A list of these expeditions given without monotonous detail will show by what steps England applied and completed her command of the sea.
In January 1794 Sir John Jervis arrived at Jamaica with four sail of the line, escorting 7000 troops under the command of Sir C. Grey. They made an easy conquest of Martinique, which had a garrison of only 700 men in March, and in April occupied St. Lucia and Guadaloupe. In June, Victor Hugues, by birth a mean white of the last-named island, and a Jacobin of the most brutal character, but of energy and capacity, arrived from Europe with nine vessels, and troops. He landed in Guadaloupe. An attack made on his ships at Pointe à Pitre by Jervis was repulsed. He drove the British garrison from pillar to post, and reconquered the island by December. Reinforcements reached him in September. Others sailed from Brest in November, and, though attacked by English ships near Désirade, reached Guadaloupe in January 1795. Hugues rapidly took or retook Santa Lucia, St. Vincent, Grenada, and Dominica. Our naval forces were not numerous enough to watch everywhere. Nor were our troops, who were rapidly diminished by disease, able to occupy in sufficient force.

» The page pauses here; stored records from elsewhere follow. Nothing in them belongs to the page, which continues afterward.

[config.mk]
export PLATFORM = sky130hd
export DESIGN_NAME = kufpu_iter
export DESIGN_NICKNAME = d
export VERILOG_FILES = /design/src/rtl/thanos_pkg.sv /design/src/rtl/ufpu.sv /design/src/rtl/kufpu_iter.sv
export SDC_FILE = /design/constraint.sdc
export NUM_CORES = 1
export LEC_CHECK = 0
export ABC_AREA = 1
export CAP_MARGIN = 20
export CORE_ASPECT_RATIO = 0.6
export CORE_MARGIN = 2
export CORE_UTILIZATION = 56
export DETAILED_ROUTE_END_ITERATION = 16
export GPL_TIMING_DRIVEN = 0
export PLACE_DENSITY_LB_ADDON = 0.05
export SYNTH_ARGS = -nofsm -noshare
export SYNTH_HDL_FRONTEND = slang
export SYNTH_SLANG_ARGS = --single-unit
[constraint.sdc]
create_clock -name clk -period 3.2 [get_ports clk]
set_input_delay 0.32 -clock clk [delete_from_list [all_inputs] [get_ports clk]]
set_output_delay 0.32 -clock clk [all_outputs]
set_load 0.005 [all_outputs]
--- src/rtl/rise_detect.sv ---
// Rising-edge detector for the divider's tick level.
module rise_detect (
  input  logic clk_i,
  input  logic clear_i,
  input  logic tick_i,
  output logic rise_o
);

  logic tick_d_q;

  // Remember the previous tick level so a 0->1 change can be seen
  always_ff @(posedge clk_i) begin
    if (clear_i) tick_d_q <= 1'b0;
    else         tick_d_q <= tick_i;
  end

  assign rise_o = tick_i & ~tick_d_q;

endmodule
**src/rtl/modn_down_counter.sv**
```systemverilog
// Programmable modulo-N down counter: counts active_mod-1 down to 0, then wraps.
// Latency: count/tc/mod_pend update one clk edge after their cause; zero is combinational from count.
// Backpressure: none; en gates counting and load overrides en.
//
// Ports:
//   clk       rising-edge clock
//   rst       synchronous active-high reset
//   en        decrement (or wrap at 0) when high
//   load      load count from load_val (clamped to active_mod-1); beats en
//   load_val  value to load
//   mod_wr    write mod_n_in into the shadow modulus (ignored if out of range)
//   mod_n_in  new modulus, legal 2..2^WIDTH
//   count     current count
//   zero      count == 0
//   tc        one-cycle pulse in the cycle after a wrap
//   mod_pend  shadow modulus waiting for the next wrap
module modn_down_counter #(
    parameter int WIDTH = 3,
    parameter int MOD_N = 5
) (
    input  logic             clk,
    input  logic             rst,
    input  logic             en,
    input  logic             load,
    input  logic [WIDTH-1:0] load_val,
    input  logic             mod_wr,
    input  logic [WIDTH:0]   mod_n_in,
    output logic [WIDTH-1:0] count,
    output logic             zero,
    output logic             tc,
    output logic             mod_pend
);

    generate
        if (WIDTH < 1 || MOD_N < 2 || MOD_N > (1 << WIDTH)) begin : g_bad_param
            $error("modn_down_counter: MOD_N must be in 2..2^WIDTH");
        end
    endgenerate

    localparam logic [WIDTH:0]   RST_MOD   = (WIDTH+1)'(MOD_N);
    localparam logic [WIDTH:0]   MAX_MOD   = {1'b1, {WIDTH{1'b0}}};
    localparam logic [WIDTH:0]   MIN_MOD   = (WIDTH+1)'(2);
    localparam logic [WIDTH:0]   RST_TOP_W = RST_MOD - 1'b1;
    localparam logic [WIDTH-1:0] RST_TOP   = RST_TOP_W[WIDTH-1:0];

    logic [WIDTH-1:0] count_q, count_d;
    logic [WIDTH:0]   active_mod_q, active_mod_d;
    logic [WIDTH:0]   shadow_mod_q, shadow_mod_d;
    logic             pend_q, pend_d;
    logic             tc_q, tc_d;

    // Top-of-range values. Any legal modulus minus one fits in WIDTH bits,
    // so dropping the MSB of the (WIDTH+1)-bit difference loses nothing.
    logic [WIDTH:0]   active_top_w;
    logic [WIDTH:0]   shadow_top_w;
    logic             wrap;
    logic             mod_legal;

    assign active_top_w = active_mod_q - 1'b1;
    assign shadow_top_w = shadow_mod_q - 1'b1;
    assign wrap         = en && !load && (count_q == '0);
    assign mod_legal    = (mod_n_in >= MIN_MOD) && (mod_n_in <= MAX_MOD);

    always_comb begin
        count_d      = count_q;
        active_mod_d = active_mod_q;
        shadow_mod_d = shadow_mod_q;
        pend_d       = pend_q;
        tc_d         = 1'b0;

        if (load) begin
            // Clamp into the current range; a pending modulus is left alone.
            if ({1'b0, load_val} >= active_mod_q) begin
                count_d = active_top_w[WIDTH-1:0];
            end else begin
                count_d = load_val;
            end
        end else if (en) begin
            if (wrap) begin
                tc_d = 1'b1;
                if (pend_q) begin
                    active_mod_d = shadow_mod_q;
                    count_d      = shadow_top_w[WIDTH-1:0];
                    pend_d       = 1'b0;
                end else begin
                    count_d = active_top_w[WIDTH-1:0];
                end
            end else begin
                count_d = count_q - 1'b1;
            end
        end

        // Evaluated after the wrap so a same-cycle write re-arms pend for the
        // following wrap; this wrap already consumed the pre-edge shadow.
        if (mod_wr && mod_legal) begin
            shadow_mod_d = mod_n_in;
            pend_d       = 1'b1;
        end
    end

    always_ff @(posedge clk) begin
        if (rst) begin
            count_q      <= RST_TOP;
            active_mod_q <= RST_MOD;
            shadow_mod_q <= RST_MOD;
            pend_q       <= 1'b0;
            tc_q         <= 1'b0;
        end else begin
            count_q      <= count_d;
            active_mod_q <= active_mod_d;
            shadow_mod_q <= shadow_mod_d;
            pend_q       <= pend_d;
            tc_q         <= tc_d;
        end
    end

    assign count    = count_q;
    assign zero     = (count_q == '0);
    assign tc       = tc_q;
    assign mod_pend = pend_q;

endmodule
```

In August of 1795 Rear-Admiral Keith Elphinstone (Lord Keith) landed the troops which occupied the Cape. In July and August of the year the ships on the East India station and troops from India occupied the Dutch posts on the east side of Ceylon, in Molucca, and Cochin.
In April 1796 Rear-Admiral Christian came to take the command in the West Indies in succession to Jervis, bringing troops under the command of Sir Ralph Abercromby. Santa Lucia was retaken at once, St. Vincent and Grenada in June. In the East Indies the Dutch posts at Colombo, Amboyna, Banda, etc., were occupied. In August a half-manned Dutch squadron of three line-of-battle ships and four frigates fell into the hands of Keith at Saldanha Bay.

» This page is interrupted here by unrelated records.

**src/rtl/uart_pkg.sv**
```systemverilog
// uart_pkg: state encoding, stop-bit codes and config limits for the uart_rx controller
package uart_pkg;
    typedef enum logic [2:0] {S_DISABLED, S_ARMED, S_DRAIN, S_DIV, S_FRAME} state_e;
    typedef enum logic [1:0] {STOP_1, STOP_2, STOP_1P5, STOP_BAD} stop_e;
    localparam logic [1:0] CFG_STOP_ILLEGAL = 2'd3;
    function automatic logic [31:0] MAX_BAUD(input int unsigned clk_hz);
        return 32'(clk_hz / 2);
    endfunction
endpackage

```
**src/rtl/uart_rx_fifo.sv**
```systemverilog
// uart_rx_fifo: synchronous FIFO; the head output holds the last popped word while empty
module uart_rx_fifo #(
    parameter int WIDTH = 9,
    parameter int DEPTH = 16
) (
    input  logic                     clk,
    input  logic                     rst_n,
    input  logic                     push_i,
    input  logic                     pop_i,
    input  logic [WIDTH-1:0]         wdata_i,
    output logic [WIDTH-1:0]         rdata_o,
    output logic                     full_o,
    output logic                     empty_o,
    output logic [$clog2(DEPTH):0]   level_o
);
    localparam int AW = $clog2(DEPTH);
    logic [WIDTH-1:0] mem_q [DEPTH];
    logic [WIDTH-1:0] last_q;
    logic [AW:0] wr_q, rd_q;
    logic wr, rd;
    assign level_o = wr_q - rd_q;
    assign empty_o = wr_q == rd_q;
    assign full_o  = level_o[AW];
    assign rd      = pop_i & ~empty_o;
    assign wr      = push_i & (~full_o | rd);
    assign rdata_o = empty_o ? last_q : mem_q[rd_q[AW-1:0]];
    // storage array, no reset needed since empty masks stale entries
    always_ff @(posedge clk) begin
        if (wr) mem_q[wr_q[AW-1:0]] <= wdata_i;
    end
    // pointers with an extra wrap bit, plus the word most recently popped
    always_ff @(posedge clk or negedge rst_n) begin
        if (!rst_n) begin
            wr_q   <= '0;
            rd_q   <= '0;
            last_q <= '0;
        end else begin
            if (wr) wr_q <= wr_q + 1'b1;
            if (rd) begin
                rd_q   <= rd_q + 1'b1;
                last_q <= rdata_o;
            end
        end
    end
endmodule

```
**src/rtl/uart_rx_ctrl.sv**
```systemverilog
// uart_rx_ctrl: config gating, frame filtering, receive FIFO and error counters around one uart_rx
module uart_rx_ctrl import uart_pkg::*; #(
    parameter int unsigned CLK_HZ         = 25000000,
    parameter int unsigned DEF_BAUD       = 115200,
    parameter int          FIFO_DEPTH     = 16,
    parameter int          CNT_W          = 16,
    parameter int unsigned MIN_FRAME_BITS = 4
) (
    input  logic                          clk,
    input  logic                          rst_n,
    input  logic                          enable,
    input  logic                          cfg_wr,
    input  logic [31:0]                   cfg_baudrate,
    input  logic [1:0]                    cfg_stop_bits,
    input  logic                          cfg_parity_en,
    input  logic                          cfg_parity_type,
    output logic                          cfg_err,
    output logic                          cfg_busy,
    output logic                          rx_valid,
    output logic [31:0]                   rx_baudrate,
    output logic [1:0]                    rx_stop_bits,
    output logic                          rx_parity_en,
    output logic                          rx_parity_type,
    input  logic                          rx_ready,
    input  logic [7:0]                    rx_data,
    input  logic                          rx_parity_ok,
    output logic                          out_valid,
    output logic [7:0]                    out_data,
    output logic                          out_perr,
    input  logic                          out_ready,
    output logic [$clog2(FIFO_DEPTH):0]   fifo_level,
    output logic [CNT_W-1:0]              overrun_cnt,
    output logic [CNT_W-1:0]              perr_cnt,
    input  logic                          cnt_clr
);
    state_e state_q;
    logic pending_q, cfg_err_q, rdy_q, rx_valid_q;
    logic [31:0] sh_baud_q, baud_q, bit_period_q, low_cnt_q, quo_q, rem_q;
    logic [1:0] sh_stop_q, stop_q;
    logic sh_pen_q, sh_ptype_q, pen_q, ptype_q;
    logic [4:0] div_cnt_q;
    logic [CNT_W-1:0] overrun_q, perr_q;
    logic [32:0] rem_sh, rem_sub;
    logic [31:0] rem_d, quo_d;
    logic [63:0] thr;
    logic [8:0] head;
    logic cfg_ok, cfg_take, rem_ge, go_div, push, pop, full, empty, stored, drop;
    assign cfg_ok   = cfg_baudrate != 0 && cfg_baudrate <= MAX_BAUD(CLK_HZ) && cfg_stop_bits != CFG_STOP_ILLEGAL;
    assign cfg_take = cfg_wr & cfg_ok;
    // one restoring-division step per cycle: dividend CLK_HZ shifts out of quo_q into rem_q
    assign rem_sh   = {rem_q, quo_q[31]};
    assign rem_sub  = rem_sh - {1'b0, baud_q};
    assign rem_ge   = ~rem_sub[32];
    assign rem_d    = rem_ge ? rem_sub[31:0] : rem_sh[31:0];
    assign quo_d    = {quo_q[30:0], rem_ge};
    assign thr      = 64'(bit_period_q) * 64'(MIN_FRAME_BITS);
    assign go_div   = (state_q == S_DISABLED && pending_q) || (state_q == S_DRAIN && rx_ready);
    assign push     = state_q == S_FRAME && rx_ready && {32'd0, low_cnt_q} >= thr;
    assign pop      = out_valid & out_ready;
    assign stored   = push & (~full | pop);
    assign drop     = push & full & ~pop;
    assign out_valid      = ~empty;
    assign out_data       = head[7:0];
    assign out_perr       = head[8];
    assign cfg_err        = cfg_err_q;
    assign cfg_busy       = pending_q | (state_q == S_DIV);
    assign rx_valid       = rx_valid_q;
    assign rx_baudrate    = baud_q;
    assign rx_stop_bits   = stop_q;
    assign rx_parity_en   = pen_q;
    assign rx_parity_type = ptype_q;
    assign overrun_cnt    = overrun_q;
    assign perr_cnt       = perr_q;
    uart_rx_fifo #(.WIDTH(9), .DEPTH(FIFO_DEPTH)) u_fifo (
        .clk(clk), .rst_n(rst_n), .push_i(push), .pop_i(pop),
        .wdata_i({~rx_parity_ok, rx_data}), .rdata_o(head),
        .full_o(full), .empty_o(empty), .level_o(fifo_level)
    );
    // host config shadow; a rejected write only raises the error pulse
    always_ff @(posedge clk or negedge rst_n) begin
        if (!rst_n) begin
            cfg_err_q  <= 1'b0;
            sh_baud_q  <= DEF_BAUD;
            sh_stop_q  <= '0;
            sh_pen_q   <= 1'b0;
            sh_ptype_q <= 1'b0;
        end else begin
            cfg_err_q <= cfg_wr & ~cfg_ok;
            if (cfg_take) begin
                sh_baud_q  <= cfg_baudrate;
                sh_stop_q  <= cfg_stop_bits;
                sh_pen_q   <= cfg_parity_en;
                sh_ptype_q <= cfg_parity_type;
            end
        end
    end
    // controller FSM: gates uart_rx, applies config between frames, runs the divider, times frames
    always_ff @(posedge clk or negedge rst_n) begin
        if (!rst_n) begin
            state_q      <= S_DISABLED;
            pending_q    <= 1'b0;
            rdy_q        <= 1'b1;
            rx_valid_q   <= 1'b0;
            baud_q       <= DEF_BAUD;
            stop_q       <= '0;
            pen_q        <= 1'b0;
            ptype_q      <= 1'b0;
            bit_period_q <= 32'(CLK_HZ / DEF_BAUD);
            low_cnt_q    <= '0;
            quo_q        <= '0;
            rem_q        <= '0;
            div_cnt_q    <= '0;
        end else begin
            rdy_q <= rx_ready;
            case (state_q)
                S_DISABLED: if (!pending_q && enable) begin
                    state_q    <= S_ARMED;
                    rx_valid_q <= 1'b1;
                end
                S_ARMED: if (rdy_q && !rx_ready) begin
                    state_q   <= S_FRAME;
                    low_cnt_q <= '0;
                end else if (pending_q && rx_ready) begin
                    state_q    <= S_DRAIN;
                    rx_valid_q <= 1'b0;
                end else if (!enable && rx_ready) begin
                    state_q    <= S_DISABLED;
                    rx_valid_q <= 1'b0;
                end
                S_DRAIN: if (!rx_ready) begin
                    state_q    <= S_FRAME;
                    rx_valid_q <= 1'b1;
                    low_cnt_q  <= '0;
                end
                S_DIV: begin
                    rem_q     <= rem_d;
                    quo_q     <= quo_d;
                    div_cnt_q <= div_cnt_q + 1'b1;
                    if (&div_cnt_q) begin
                        bit_period_q <= quo_d;
                        pending_q    <= 1'b0;
                        state_q      <= enable ? S_ARMED : S_DISABLED;
                        rx_valid_q   <= enable;
                    end
                end
                S_FRAME: if (rx_ready) begin
                    state_q    <= enable ? S_ARMED : S_DISABLED;
                    rx_valid_q <= enable;
                end else if (~&low_cnt_q) begin
                    low_cnt_q <= low_cnt_q + 1'b1;
                end
                default: state_q <= S_DISABLED;
            endcase
            if (go_div) begin
                state_q    <= S_DIV;
                rx_valid_q <= 1'b0;
                baud_q     <= sh_baud_q;
                stop_q     <= sh_stop_q;
                pen_q      <= sh_pen_q;
                ptype_q    <= sh_ptype_q;
                quo_q      <= 32'(CLK_HZ);
                rem_q      <= '0;
                div_cnt_q  <= '0;
            end
            if (cfg_take) pending_q <= 1'b1;
        end
    end
    // saturating error counters; clear takes priority over an increment
    always_ff @(posedge clk or negedge rst_n) begin
        if (!rst_n) begin
            overrun_q <= '0;
            perr_q    <= '0;
        end else if (cnt_clr) begin
            overrun_q <= '0;
            perr_q    <= '0;
        end else begin
            if (drop && ~&overrun_q) overrun_q <= overrun_q + 1'b1;
            if (stored && !rx_parity_ok && ~&perr_q) perr_q <= perr_q + 1'b1;
        end
    end
endmodule

```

In February 1797 Spain having declared war, Rear-Admiral Harvey and Abercromby, with 5 sail of the line and troops, seized Trinidad. The Spanish admiral, Ruiz de Apodaca, whose ships were half-manned, burnt his squadron, and the small garrison could offer no resistance. An attack on Porto Rico in April was beaten off.
In 1799 Surinam was occupied.
In September 1800 Curaçao was surrendered by the inhabitants, who were terrorised by a mob of piratical adventurers calling themselves republicans.
In 1801, on the formation of the Northern Coalition, the Danish and Swedish islands in the West Indies, St. Martin, Saba, St. Thomas, St. John, Santa Cruz, St. Bartholomew, were occupied. The Dutch island, St. Eustatius, was occupied. In the East Indies, Ternate was taken. Portugal having been driven by the threats of France and Spain to exclude other trade, we took possession of Madeira.
By the terms of the Peace of Amiens, England made a wholesale restoration of her conquests. Trinidad, which was of value as a depôt for the smuggling trade with the Spanish colonies in South America, was retained. In the East we kept Ceylon. On the renewal of the war the work of the previous years had to be done over again.
In 1803 the Dutch islands in the West Indies were reoccupied, and the negroes of San Domingo were helped to destroy the remnants of the French troops among them.
In 1804, at the close of the year, an unsuccessful attack was made on Curaçao. Surinam was occupied in April and May.
In 1806 the Cape was reoccupied.
In 1807 Curaçao was taken at a rush by Captain Brisbane.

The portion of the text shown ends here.